Landing Ship Tanks (LSTs) were crucial amphibious vessels designed during World War II to support large-scale allied invasions. Winston Churchill had asked the Navy to create an amphibious ship which could transport tanks and vehicles to assist in large scale invasions. The man who is accredited with the design of the LST is John C. Neidermair, a Naval Architect who helped create many of the Naval Ships we know today. These ships were capable of carrying tanks, vehicles, cargo, and troops directly onto shore without the need for docks or piers, which was essential for operations in the European and Pacific theaters. LSTs were characterized by their large, flat-bottomed hulls, bow doors, and ramp, allowing them to beach themselves and quickly offload their cargo. Their design facilitated the rapid deployment of armored units and infantry, making them instrumental in operations like D-Day in Normandy and island-hopping campaigns in the Pacific.

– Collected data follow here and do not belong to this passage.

This design comes from an exercise in tuning for small area, a short achievable clock period and few clock cycles per item on the open sky130 flow, not from production work. Only simulation tests tie the RTL to the original design; equivalence was not proved.

==> flow/design.v, too long to show whole: its modules and the start of the top module <==
// module kXor2: 3 lines
// module kXnor2: 3 lines
// module kOrN: 3 lines
// module kNand2: 3 lines
// module kNor2: 3 lines
// module kChi000: 5 lines
// module kChi001: 5 lines
// module kChi010: 5 lines
// module kChi011: 5 lines
// module kChi100: 5 lines
// module kChi101: 5 lines
// module kChi110: 5 lines
// module kChi111: 5 lines
// module keccakP: 4819 lines
// module Sha3512: 58 lines
// module kNextAbs: 6 lines
// module kAbsorb: 3 lines
// module kNext: 3 lines
module Sha3512(
	input  wire         inClk,
	input  wire         inInit,
	input  wire         inDataWr,
	input  wire [575:0] inData,
	output wire [575:0] outData,
	output wire         outBusy
);
  // ...
==> flow/flow/run.sh <==
#!/bin/bash
# Standard ORFS layout, except that the port buffers are buf_2 cells rather
# than the delay buffers buffer_ports picks by default.
set -euo pipefail
export BUFFER_PORTS_ARGS="-buffer_cell sky130_fd_sc_hd__buf_2"
bash standard.sh > flow_make.log 2>&1
==> flow/standard.sh <==
#!/bin/bash
# synth_recipe.tcl (not shown) runs the flow's synth.tcl, then flattens the netlist and writes it again
# the make line also repeats each setting of config.mk as NAME=value (left out here)
make -C /OpenROAD-flow-scripts/flow DESIGN_CONFIG=/design/flow/config.mk WORK_HOME=/design/flow/orfs CLKGATE_MAP_FILE= SYNTH_SCRIPT=/design/flow/synth_recipe.tcl "${@:-finish}"
==> flow/config.mk <==
export PLATFORM = sky130hd
export DESIGN_NAME = Sha3512
export DESIGN_NICKNAME = Sha3512
export VERILOG_FILES = /design/flow/design.v
export SDC_FILE = /design/flow/constraint.sdc
export NUM_CORES = 4
export LEC_CHECK = 0
export CAP_MARGIN = 30
export CORE_MARGIN = 2
export CORE_UTILIZATION = 50
export PLACE_DENSITY = 0.65
export SETUP_SLACK_MARGIN = 2.0
export SLEW_MARGIN = 30
export SYNTH_HIERARCHICAL = 1
export SYNTH_MINIMUM_KEEP_SIZE = 0
==> flow/constraint.sdc <==
create_clock -name core_clock -period 5.0 [get_ports {inClk}]
set_input_delay 1.0000 -clock core_clock [delete_from_list [all_inputs] [get_ports {inClk}]]
set_output_delay 1.0000 -clock core_clock [all_outputs]
set_load 0.01 [all_outputs]
==> impl_metrics.toml, run 1 <==
[yosys]
synthMuxAreaShare = 0.0006060
synth-xor-area-share = 0.4394
synth_cells = 11433
yosys-top-cells-count = "xnor2_1 (2818), xor2_1 (2567), dfxtp_1 (1613)"
synth_edf_count = 0

[layout]
nonClkBufAreaFrac = 0.1144
multi_input_area_share = 0.6018
syn_to_final_growth_pct = 40.44
nFillCells = 15737
nonClockInverterCount = 6

[setup_path]
cp_num_cells = 9
startpoint_type = "flop"
r2r_slack_ps = 1540
slowest_delay_ps = 710

[place]
placed_cell_area_sq_um = 119800
place_congestion = 1.266

[sta]
fmax_ghz = 0.2894
hold_slack_ps = 495.3
drv_slew = 0
fin_crit_sh = 0.6911

[drt]
wl_met3_um = 122600
wl_per_cell_um = 43.09
finalWirelength_um = 706200
highest_layer = "met5"

[outcome]
status = "timing/DRC/antenna clean"

[hold_path]
hold_path_depth = 4

[global_route]
grt_max_degree = 160
use_met3 = 0.3543

[clock_network]
clockRootBuffer = "clkbuf_16"
cts_buffers = 190

[die]
core_sq_um = 214000
Testbench counts, summed over its fixed seeds: cycles 12,417, blocks 489.
==> run 2: changes to the inputs <==
--- a/flow/config.mk
+++ b/flow/config.mk
@@ -10,5 +10,5 @@
 export CORE_UTILIZATION = 50
 export PLACE_DENSITY = 0.65
-export SETUP_SLACK_MARGIN = 2.0
+export SETUP_SLACK_MARGIN = 1.8
 export SLEW_MARGIN = 30
 export SYNTH_HIERARCHICAL = 1
==> run 2 against run 1 <==
  * Sequential share of layout area increased by 1.7 points
  * First-iteration DRC count decreased by 0.15%
  * Count of clock-buffer cells in the layout unchanged
  * Register-to-register slack got worse by 290 ps
  * Wire length decreased by 1.6%
  * Critical path type unchanged
  * Largest cell class unchanged
==> impl_metrics.toml, run 2 <==
[die]
die_w_um = 467.4
die_area_sq_um = 218500
core_sq_um = 214000
dieHeight_um = 467.4
start_util = 0.5018
ios = 1156
rows = 170

[setup_path]
startpoint = "regState[1042]$_DFF_P_"
crit_arrival_ps = 4600
reg2reg_to = "regState[1057]$_DFF_P_"
r2r_slack_ps = 1250
setup.worst_path.class = "flop to flop"
cp_max_fo = 5
reg2regPathDepth = 8
cp-end-kind = "flop"
critPathRequiredTime_ps = 5850
startpoint_type = "flop"
r2r_start = "regState[1042]$_DFF_P_"

[clock_network]
clk_latency_ps = 930
cts_max_path_buffers = 3
cts_max_level = 4
hold_buffers = 0
clockRootBuffer = "clkbuf_16"
path_clk_slew_ps = 60
tritoncts = "done"
cts_buffers = 190
clock-sinks = 1613

[yosys]
yosys-top-cells-count = "xnor2_1 (2818), xor2_1 (2567), dfxtp_1 (1613)"
synth_cells = 11433
synth-seq-area-share = 0.3008
syn_avg_cell_area_sq_um = 9.391
synthDistinctLibCells = 43
ys_seq_elements = 1613
ys_async_sr_fraction = 0
syn_area_sq_um = 107400
yosysTopAreaCell = "dfxtp_1"
post-synth-top-count-cell = "xnor2_1"
synth_warnings = 7
post-synth-top-area-fraction = 0.3008
synth_area_leaders = "dfxtp_1 (30%), xnor2_1 (23%), xor2_1 (21%), a22o_1 (13%), nand2_1 (4.3%)"
synth-main-ff-cell = "dfxtp_1"
synth_edf_count = 0

[drt]
highest_layer = "met5"
dr_total_vias = 102618
viasPerCell = 6.469
drtIter0Drc = 17676
wl_met2_um = 256800
wl_met3_um = 117900
wl_per_cell_um = 43.82
firstDrtPassIters = 8
finalWirelength_um = 695200
met1_length_um = 227100
antenna_left = 0
drc = 0

[layout]
final_layout_size_suffix_gt1_frac = 0.2551
final_common_cell = "xnor2_1"
largest_register_ffs = 1600
syn_to_final_growth_pct = 29.94
top_register = "regState"
nNetsFinal = 13404
most-common-layout-cells = "xnor2_1 (2333), xor2_1 (1802), a22o_1 (1600)"

[run]
max-cap-violations = 0

[global_route]
antenna_found_initial = 49
grt_usage = 0.6100
grt_max_degree = 160
grt_overflow = 0
grt_pass1_wl_um = 876500
grt_pass1_vias = 91082

[hold_path]
min_path_type = "primary input to flop"
hold_start = "inData[475]"
min_to = "regState[475]$_DFF_P_"
hold_path_depth = 4

[place]
place_congestion = 1.266
hpwl_um = 580800
io_buffers = 1091

[sta]
worstMarginPinSlew_ps = 1208
setup_viol = 0
tns_ps = 0
finClkSkew_ps = 41.53
rsz0062_at_grt = "true"
fin_crit_sh = 0.7493
min_period_ps = 3746
fmax_ghz = 0.2669
hold_violations = 0
slew_headroom = 0.1885
drv_slew = 0

[outcome]
status = "timing/DRC/antenna clean"
This is an optimization exercise on Yosys and OpenROAD, whose aim is small area and a short achievable clock period, not a production implementation. At most, simulation tests tie the RTL to the original design; equivalence was not proved.

==> job 2010 <==
// top
module top (
    input clk,
    input rst_n,
    input vld_in,
    input [31:0] x,
    output reg vld_out,
    output reg [16:0] y
);
Settings: LEC_CHECK=0, CAP_MARGIN=20, CORE_MARGIN=2, CORE_UTILIZATION=60, CTS_BUF_LIST=sky130_fd_sc_hd__clkbuf_8, CTS_CLUSTER_DIAMETER=50, CTS_CLUSTER_SIZE=16, SLEW_MARGIN=20; clock period 10.0 ns.
standard.sh (not shown) runs the stock make flow with config.mk's settings and CLKGATE_MAP_FILE= SYNTH_SCRIPT=/design/flow/synth_recipe.tcl, a recipe that flattens the netlist after the stock synthesis.
==> flow/flow/run.sh <==
#!/bin/bash
# Standard ORFS layout, with the port buffers made from buf_2 cells instead of
# the flow's default choice (a slow clkdlybuf4s50_1 delay cell).
set -euo pipefail
export BUFFER_PORTS_ARGS="-buffer_cell sky130_fd_sc_hd__buf_2"
bash standard.sh > standard_flow.log 2>&1
==> job 1174: changes against job 2010 <==
==> flow/flow/run.sh (replaced) <==
#!/bin/bash
# Standard ORFS layout with two changes: the port buffers are buf_2 cells
# instead of the flow's default choice (a slow clkdlybuf4s50_1 delay cell), and
# clock tree synthesis inserts no dummy balancing loads.
set -euo pipefail
export BUFFER_PORTS_ARGS="-buffer_cell sky130_fd_sc_hd__buf_2"
export CTS_ARGS="-sink_clustering_enable -repair_clock_nets -sink_clustering_size 16 -sink_clustering_max_diameter 50 -buf_list sky130_fd_sc_hd__clkbuf_8 -dont_use_dummy_load"
bash standard.sh > standard_flow.log 2>&1
- CTS_BUF_LIST: sky130_fd_sc_hd__clkbuf_8 -> not set
- CTS_CLUSTER_DIAMETER: 50 -> not set
- CTS_CLUSTER_SIZE: 16 -> not set
==> impl_metrics.ini <==
[outcome]
status = finished clean

[drt]
routed_wl_um = 20600

[layout]
drive_gt1_frac = 0.0879
the above is filed under job 1174

==> impl_metrics.ini <==
[outcome]
status = finished clean

[drt]
routed_wl_um = 20800

[layout]
drive_gt1_frac = 0.101
the above is filed under job 2010

No run of this note included a check of the RTL's function; only the layout flow was run.

========
==> inputs of job 7908 <==
top, a different RTL version from the one above (not shown whole).
Settings: LEC_CHECK=0, CAP_MARGIN=20, CORE_MARGIN=2, CORE_UTILIZATION=40, CTS_BUF_LIST=sky130_fd_sc_hd__clkbuf_8, CTS_CLUSTER_DIAMETER=50, CTS_CLUSTER_SIZE=16, SLEW_MARGIN=20; clock period 10.0 ns.
run.sh (not shown) runs the stock make flow with config.mk's settings and CLKGATE_MAP_FILE= SYNTH_SCRIPT=/design/flow/synth_recipe.tcl, a recipe that flattens the netlist after the stock synthesis.
Stock flow here: none of the scripts above is used.
==> job 1798: changes against job 7908 <==
--- a/flow/design.v
+++ b/flow/design.v
@@ -10,52 +10,52 @@
     wire [1:0] s1_0_r = s1_0_sum[1:0];
     wire [0:0] s1_0_q = ~s1_0_sum[2];
     wire s1_1_s = ~s1_0_q[0];
     wire [3:0] s1_1_sum = {s1_0_r, x[29:28]} + {~s1_1_s, s1_0_q ^ {1{~s1_1_s}}, 2'b11};
     wire [2:0] s1_1_r = s1_1_sum[2:0];
     wire [1:0] s1_1_q = {s1_0_q, ~s1_1_sum[3]};
+    wire s1_2_s = ~s1_1_q[0];
+    wire [4:0] s1_2_sum = {s1_1_r, x[27:26]} + {~s1_2_s, s1_1_q ^ {2{~s1_2_s}}, 2'b11};
+    wire [3:0] s1_2_r = s1_2_sum[3:0];
+    wire [2:0] s1_2_q = {s1_1_q, ~s1_2_sum[4]};
     reg v1;
     always @(posedge clk or negedge rst_n)
         if (!rst_n) v1 <= 1'b0;
         else v1 <= vld_in;
-    reg [1:0] q1;
-    reg [2:0] r1;
-    reg [27:0] x1;
-    always @(posedge clk) begin
-        q1 <= s1_1_q;
-        r1 <= s1_1_r;
-        x1 <= x[27:0];
-    end
-    wire s2_2_s = ~q1[0];
-    wire [4:0] s2_2_sum = {r1, x1[27:26]} + {~s2_2_s, q1 ^ {2{~s2_2_s}}, 2'b11};
-    wire [3:0] s2_2_r = s2_2_sum[3:0];
-    wire [2:0] s2_2_q = {q1, ~s2_2_sum[4]};
-    wire s2_3_s = ~s2_2_q[0];
-    wire [5:0] s2_3_sum = {s2_2_r, x1[25:24]} + {~s2_3_s, s2_2_q ^ {3{~s2_3_s}}, 2'b11};
+    reg [2:0] q1;
+    reg [3:0] r1;
+    reg [25:0] x1;
+    always @(posedge clk) begin
+        q1 <= s1_2_q;
+        r1 <= s1_2_r;
+        x1 <= x[25:0];
+    end
+    wire s2_3_s = ~q1[0];
+    wire [5:0] s2_3_sum = {r1, x1[25:24]} + {~s2_3_s, q1 ^ {3{~s2_3_s}}, 2'b11};
     wire [4:0] s2_3_r = s2_3_sum[4:0];
-    wire [3:0] s2_3_q = {s2_2_q, ~s2_3_sum[5]};
+    wire [3:0] s2_3_q = {q1, ~s2_3_sum[5]};
+    wire s2_4_s = ~s2_3_q[0];
+    wire [6:0] s2_4_sum = {s2_3_r, x1[23:22]} + {~s2_4_s, s2_3_q ^ {4{~s2_4_s}}, 2'b11};
+    wire [5:0] s2_4_r = s2_4_sum[5:0];
+    wire [4:0] s2_4_q = {s2_3_q, ~s2_4_sum[6]};
     reg v2;
     always @(posedge clk or negedge rst_n)
         if (!rst_n) v2 <= 1'b0;
         else v2 <= v1;
-    reg [3:0] q2;
-    reg [4:0] r2;
-    reg [23:0] x2;
-    always @(posedge clk) begin
-        q2 <= s2_3_q;
-        r2 <= s2_3_r;
-        x2 <= x1[23:0];
-    end
-    wire s3_4_s = ~q2[0];
-    wire [6:0] s3_4_sum = {r2, x2[23:22]} + {~s3_4_s, q2 ^ {4{~s3_4_s}}, 2'b11};
-    wire [5:0] s3_4_r = s3_4_sum[5:0];
-    wire [4:0] s3_4_q = {q2, ~s3_4_sum[6]};
-    wire s3_5_s = ~s3_4_q[0];
-    wire [7:0] s3_5_sum = {s3_4_r, x2[21:20]} + {~s3_5_s, s3_4_q ^ {5{~s3_5_s}}, 2'b11};
+    reg [4:0] q2;
+    reg [5:0] r2;
+    reg [21:0] x2;
+    always @(posedge clk) begin
+        q2 <= s2_4_q;
+        r2 <= s2_4_r;
+        x2 <= x1[21:0];
+    end
+    wire s3_5_s = ~q2[0];
+    wire [7:0] s3_5_sum = {r2, x2[21:20]} + {~s3_5_s, q2 ^ {5{~s3_5_s}}, 2'b11};
     wire [6:0] s3_5_r = s3_5_sum[6:0];
-    wire [5:0] s3_5_q = {s3_4_q, ~s3_5_sum[7]};
+    wire [5:0] s3_5_q = {q2, ~s3_5_sum[7]};
     reg v3;
     always @(posedge clk or negedge rst_n)
         if (!rst_n) v3 <= 1'b0;
         else v3 <= v2;
     reg [5:0] q3;
     reg [6:0] r3;
==> flow/flow/run.sh (new file) <==
#!/bin/bash
# Standard ORFS layout, with the port buffers made from buf_2 cells instead of
# the flow's default choice (a slow clkdlybuf4s50_1 delay cell).
set -euo pipefail
export BUFFER_PORTS_ARGS="-buffer_cell sky130_fd_sc_hd__buf_2"
bash standard.sh > standard_flow.log 2>&1
==> flow/standard.sh (new file) <==
#!/bin/bash
# synth_recipe.tcl (not shown) runs the flow's synth.tcl, then flattens the netlist and writes it again
# the make line also repeats each setting of config.mk as NAME=value (left out here)
make -C /OpenROAD-flow-scripts/flow DESIGN_CONFIG=/design/flow/config.mk WORK_HOME=/design/flow/orfs CLKGATE_MAP_FILE= SYNTH_SCRIPT=/design/flow/synth_recipe.tcl "${@:-finish}"
removed: flow/run.sh
==> results.sh <==
export IMPL_area_share_nonclk_buffers=0.01410
export IMPL_slew_headroom=0.4376
export IMPL_status="no timing/DRC/antenna violations"
export IMPL_synthSimpleGateAreaFrac=0.06598
export IMPL_synth_compound_area_share=0.09274
export IMPL_dr_total_vias=8982
export IMPL_post_route_period_util=0.3110
export IMPL_multi_input_gates=779
export IMPL_tightest_slew_ps=842.5
export IMPL_crit_reg2reg_launch="q11[0]"
export IMPL_track_usage=0.1147
export IMPL_skew_ps=16.03
export IMPL_nNonClkBuffers=51
export IMPL_nets=1577
export IMPL_syn_inst=1347
The numbers above come from job 1798.

==> results.sh <==
export IMPL_status="no timing/DRC/antenna violations"
export IMPL_multi_input_gates=769
export IMPL_crit_reg2reg_launch="q2[0]"
export IMPL_tightest_slew_ps=888.5
export IMPL_synthSimpleGateAreaFrac=0.06223
export IMPL_nets=1584
export IMPL_post_route_period_util=0.3477
The numbers above come from job 7908.

Function not checked in job 7908: the RTL went through the layout flow alone.

## what the ideal ports hide
In the flow no input, the clock included, has a driving cell. The finished layouts below were timed again as built, in two steps.
Step 1: set_driving_cell puts a clkbuf_16 on clk and a buf_2 on each other input, an assumption about the parent block.
Step 2, shift: input delay + t, output delay - t, t = (earliest + latest rising clock arrival at the registers) / 2. This alone moves slack from input paths to output paths.
Slacks: no drivers / after step 1 / after step 2; pairs: no drivers / after step 1.
run | t (ns) | slack for setup (ns) | latest minus earliest clock arrival (ns)
job 2010 | 0.597 | 6.928 / 6.884 / 6.565 | 0.017 / 0.017
job 1174 | 0.587 | 6.930 / 6.886 / 6.547 | 0.036 / 0.037
job 7908 | 0.645 | 6.523 / 6.475 / 6.876 | 0.039 / 0.039
job 1798 | 0.643 | 6.890 / 6.840 / 6.489 | 0.025 / 0.026
After both steps every run listed still meets setup and hold. For job 1798, which loses most, drivers alone change the setup slack by -0.050 ns; drivers and shift together by -0.401 ns.
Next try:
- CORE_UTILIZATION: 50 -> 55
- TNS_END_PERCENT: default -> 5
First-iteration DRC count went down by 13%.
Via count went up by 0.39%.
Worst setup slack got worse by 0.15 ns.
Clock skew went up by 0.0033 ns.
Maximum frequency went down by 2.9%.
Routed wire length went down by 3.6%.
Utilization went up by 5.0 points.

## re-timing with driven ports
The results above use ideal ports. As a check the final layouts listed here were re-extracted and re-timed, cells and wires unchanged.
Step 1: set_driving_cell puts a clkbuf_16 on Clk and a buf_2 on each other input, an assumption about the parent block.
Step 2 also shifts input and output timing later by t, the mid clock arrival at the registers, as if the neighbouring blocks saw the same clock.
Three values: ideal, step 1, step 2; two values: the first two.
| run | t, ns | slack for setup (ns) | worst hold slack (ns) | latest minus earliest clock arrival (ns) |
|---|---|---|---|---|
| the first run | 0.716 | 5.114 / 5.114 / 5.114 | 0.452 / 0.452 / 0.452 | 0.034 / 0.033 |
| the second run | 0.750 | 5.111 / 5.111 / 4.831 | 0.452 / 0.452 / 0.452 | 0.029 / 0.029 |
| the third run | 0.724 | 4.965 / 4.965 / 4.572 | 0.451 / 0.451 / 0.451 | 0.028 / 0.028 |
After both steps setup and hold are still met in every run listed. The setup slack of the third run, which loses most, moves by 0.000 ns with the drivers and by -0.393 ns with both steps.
Context: an optimization exercise on an open-source flow, tuned for small area. The choices shown serve that exercise and are no tape-out recipe. Only simulation tests tie the RTL to the original design; equivalence was not proved.

==> flow/design.v (excerpt) <==
module BRAM_GPU(
        input wire vga_clk,
        input wire rst,
        output wire [3:0] r,
        output wire [3:0] g,
        output wire [3:0] b,
        output wire hs,
        output wire vs,
        output wire [11:0] bram_addr_blk,
        input wire [15:0] bram_rdata_blk,
        output wire [12:0] bram_addr_txtr,
        input wire [11:0] bram_rdata_txtr
);
reg [10:0] hc;       
reg [9:0] vc;        
reg first;           
reg [11:0] npix;     
reg [11:0] rgb;
wire h_last = hc[10] & hc[8] & hc[6];                   
wire h_pre  = hc[10] & hc[8] & (&hc[5:0]);              
wire v_last = vc[9] & vc[8] & vc[5] & vc[2] & vc[0];     
wire [10:0] hc_nxt = h_last ? 11'd0 : hc + 11'd1;
wire [9:0]  vc_nxt = h_pre ? (v_last ? 10'd0 : vc + 10'd1) : vc;
always @(posedge vga_clk)
    if (rst) begin
        hc <= 11'd1344;
        vc <= 10'd0;
    end else begin
        hc <= hc_nxt;
        vc <= vc_nxt;
    end
always @(posedge vga_clk)
    first <= rst;
assign bram_addr_blk = {vc_nxt[9:5] + {4'd0, hc_nxt[10]}, hc_nxt[9:5], 2'b00};
assign bram_addr_txtr = {bram_rdata_blk[14:12], vc[4:0], hc[4:0]};
wire h0 = ~|hc;
wire vtop = vc[9] & vc[8] & ~|vc[7:4];                  
assign hs = hc[10] & ~hc[9] & ~hc[8] & (hc[7:0] >= 8'd27) & (hc[7:0] < 8'd163);
wire vs_prev = (~|hc[10:2] & ~(hc[1] & hc[0])) | h_last;   
assign vs = vtop & (vs_prev ? (vc[3:0] >= 4'd4 && vc[3:0] <= 4'd9)
                            : (vc[3:0] >= 4'd3 && vc[3:0] <= 4'd8));
wire v768 = vtop & ~|vc[3:0];
wire vblank = vc[9] & vc[8] & ~(h0 ? v768 : v_last);
wire blank = ((hc[10] | vblank) & ~first) | rst;
wire border = (h0 || (~hc[10] & &hc[9:0]) || ~|vc || vc == 10'd767) & ~first;
wire glyph;
CHAR_ROM character_rom(
    .char_number(bram_rdata_blk[5:0]),
    .char_line(vc[4:0]),
    .column(hc[4:0]),
  ...
For scale: roughly 760 cells after synthesis, about 69 I/O pins, about 4700 µm² of cells after synthesis.
Settings: LEC_CHECK=0, ABC_AREA=1, CAP_MARGIN=20, CORE_MARGIN=2, CORE_UTILIZATION=35, CTS_BUF_LIST=sky130_fd_sc_hd__clkbuf_8, GPL_TIMING_DRIVEN=0, SETUP_SLACK_MARGIN=0.5, SLEW_MARGIN=20, SYNTH_MEMORY_MAX_BITS=131072; clock period 10.0 ns.
standard.sh (not shown) runs the stock make flow with config.mk's settings and CLKGATE_MAP_FILE= SYNTH_SCRIPT=/design/flow/synth_recipe.tcl, a recipe that flattens the netlist after the stock synthesis.
==> flow/flow/run.sh <==
#!/bin/bash
# The standard layout (standard.sh) with these changes:
#  - synthesis maps the logic with an area-oriented ABC script (flow/abc_area.script:
#    &nf area mapping, no ABC buffering or resizing), leaves adders to ABC instead of
#    extracting half/full adder cells, and inserts no buffers on pass-through wires;
#    registers are mapped exactly as standard.sh does;
#  - the port buffers inserted at global placement are sky130_fd_sc_hd__buf_1.
# Each step's full log stays under orfs/logs; make's own output goes to make_*.log here.
set -euo pipefail
W=$(pwd)
rm -rf "$W/scripts"
cp -r "$FLOW_HOME/scripts" "$W/scripts"
cp "$W/flow/abc_area.script" "$W/scripts/abc_area.script"
bash standard.sh SCRIPTS_DIR="$W/scripts" ADDER_MAP_FILE= SYNTH_INSBUF=0 synth > make_synth.log 2>&1
bash standard.sh BUFFER_PORTS_ARGS="-buffer_cell sky130_fd_sc_hd__buf_1" CTS_ARGS="-sink_clustering_enable -repair_clock_nets -buf_list sky130_fd_sc_hd__clkbuf_8 -sink_clustering_size 24 -dont_use_dummy_load" finish > make_finish.log 2>&1
==> flow/flow/abc_area.script <==
&get -n
&st
&dch -f
&nf -p -R 1000 -F 8 -A 8
&put
topo
stime -c
==> next run, changes <==
--- a/flow/flow/run.sh
+++ b/flow/flow/run.sh
@@ -14,2 +14,2 @@
 bash standard.sh SCRIPTS_DIR="$W/scripts" ADDER_MAP_FILE= SYNTH_INSBUF=0 synth > make_synth.log 2>&1
-bash standard.sh BUFFER_PORTS_ARGS="-buffer_cell sky130_fd_sc_hd__buf_1" CTS_ARGS="-sink_clustering_enable -repair_clock_nets -buf_list sky130_fd_sc_hd__clkbuf_8 -sink_clustering_size 24 -dont_use_dummy_load" finish > make_finish.log 2>&1
+bash standard.sh BUFFER_PORTS_ARGS="-buffer_cell sky130_fd_sc_hd__buf_1" finish > make_finish.log 2>&1
--- a/flow/config.mk
+++ b/flow/config.mk
@@ -10,6 +10,6 @@
 export CORE_MARGIN = 2
-export CORE_UTILIZATION = 35
+export CORE_UTILIZATION = 40
 export CTS_BUF_LIST = sky130_fd_sc_hd__clkbuf_8
 export GPL_TIMING_DRIVEN = 0
-export SETUP_SLACK_MARGIN = 0.5
+export SETUP_SLACK_MARGIN = 0.8
 export SLEW_MARGIN = 20
Effect: Design area came out lower by 0.54%. Die area came out lower by about 12%. Sequential share of layout area came out higher by 0.12 points.

## port drivers added, routing unchanged
No port has a modelled driver above. Below, the same layouts with a new extraction and two added sets of constraints.
Step 1 assumes that a clkbuf_16 drives the clock port and a buf_2 every other input.
Step 2 also shifts input and output timing later by t, the mid clock arrival at the registers, as if the neighbouring blocks saw the same clock.
Slacks: ideal / step 1 / step 2; pairs: ideal / step 1.
run	shift t [ns]	setup WS [ns]	worst setup path at the end
the first run	0.328	0.466 / 0.466 / 0.466	register to register
the second run	0.329	0.594 / 0.594 / 0.594	register to register
After both steps setup and hold are still met in every run listed.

Constructed primarily in the United States, LSTs were a testament to the Allies’ industrial capacity and innovation. Over 1,000 LSTs were built, and their versatility extended beyond just transporting vehicles and troops; they also served as makeshift hospitals, repair facilities, and supply ships. The ability of LSTs to deliver heavy equipment directly onto enemy shores significantly boosted the Allies’ operational capabilities, contributing to the success of numerous amphibious assaults. Post-war, many LSTs were repurposed for civilian use, demonstrating their robust and adaptable design.

Among the many ships, LST-266, known as USS Benzie County (named for a location in Michigan), earned two battle stars for service. USS Benzie County was just one of 199 LSTs that AB manufactured between 1941 and 1945 at our original workshop in Ambridge, PA. The LSTs were a crucial part of the USA and British military capabilities during oversea invasions in WWII. Another notable ship was LST-262. The ship earned 2 battle stars for its service in World War II servicing in Europe, Africa, and the Middle East. The image below shows LST-262 during the invasion of Normandy, also known as D-Day.


The manufacturing of Landing Ship Tanks (LSTs) during World War II was a remarkable achievement of industrial engineering and mass production. The United States spearheaded the production of these vessels, recognizing the strategic necessity of having a ship capable of delivering heavy equipment and troops directly onto hostile shores. The design process began with a British request for such a vessel in 1941, leading to the creation of a collaborative design team.

The construction of LSTs took place mainly in inland shipyards located along river systems like the Ohio and Mississippi Rivers in order to maximize production capacity. Prefabrication played a crucial role in their rapid assembly. Components were manufactured separately and then transported to shipyards for final assembly, a process that significantly reduced construction time. The first LST, LST-1, was launched in October 1942. Standardization and modular construction allowed for the efficient production of over 1,000 LSTs by war’s end.

For American Bridge, the crews began assembling the LSTs in the Employee Gardens south of the AB Plant in Leetsdale, PA. At the peak of the operation, nearly 13,000 people were employed to help build these massive ships. Workers at these shipyards, including many women and inexperienced laborers, were trained rapidly to meet the high demand, showcasing the flexibility and scalability of American industrial capabilities. The crews worked 364 days a year, only taking off Christmas Day. When completed the ships stood 6 stories high and were over 100 yards long. The robust and versatile nature of LSTs, combined with the efficient manufacturing process, made them indispensable assets in the Allies’ amphibious warfare strategy.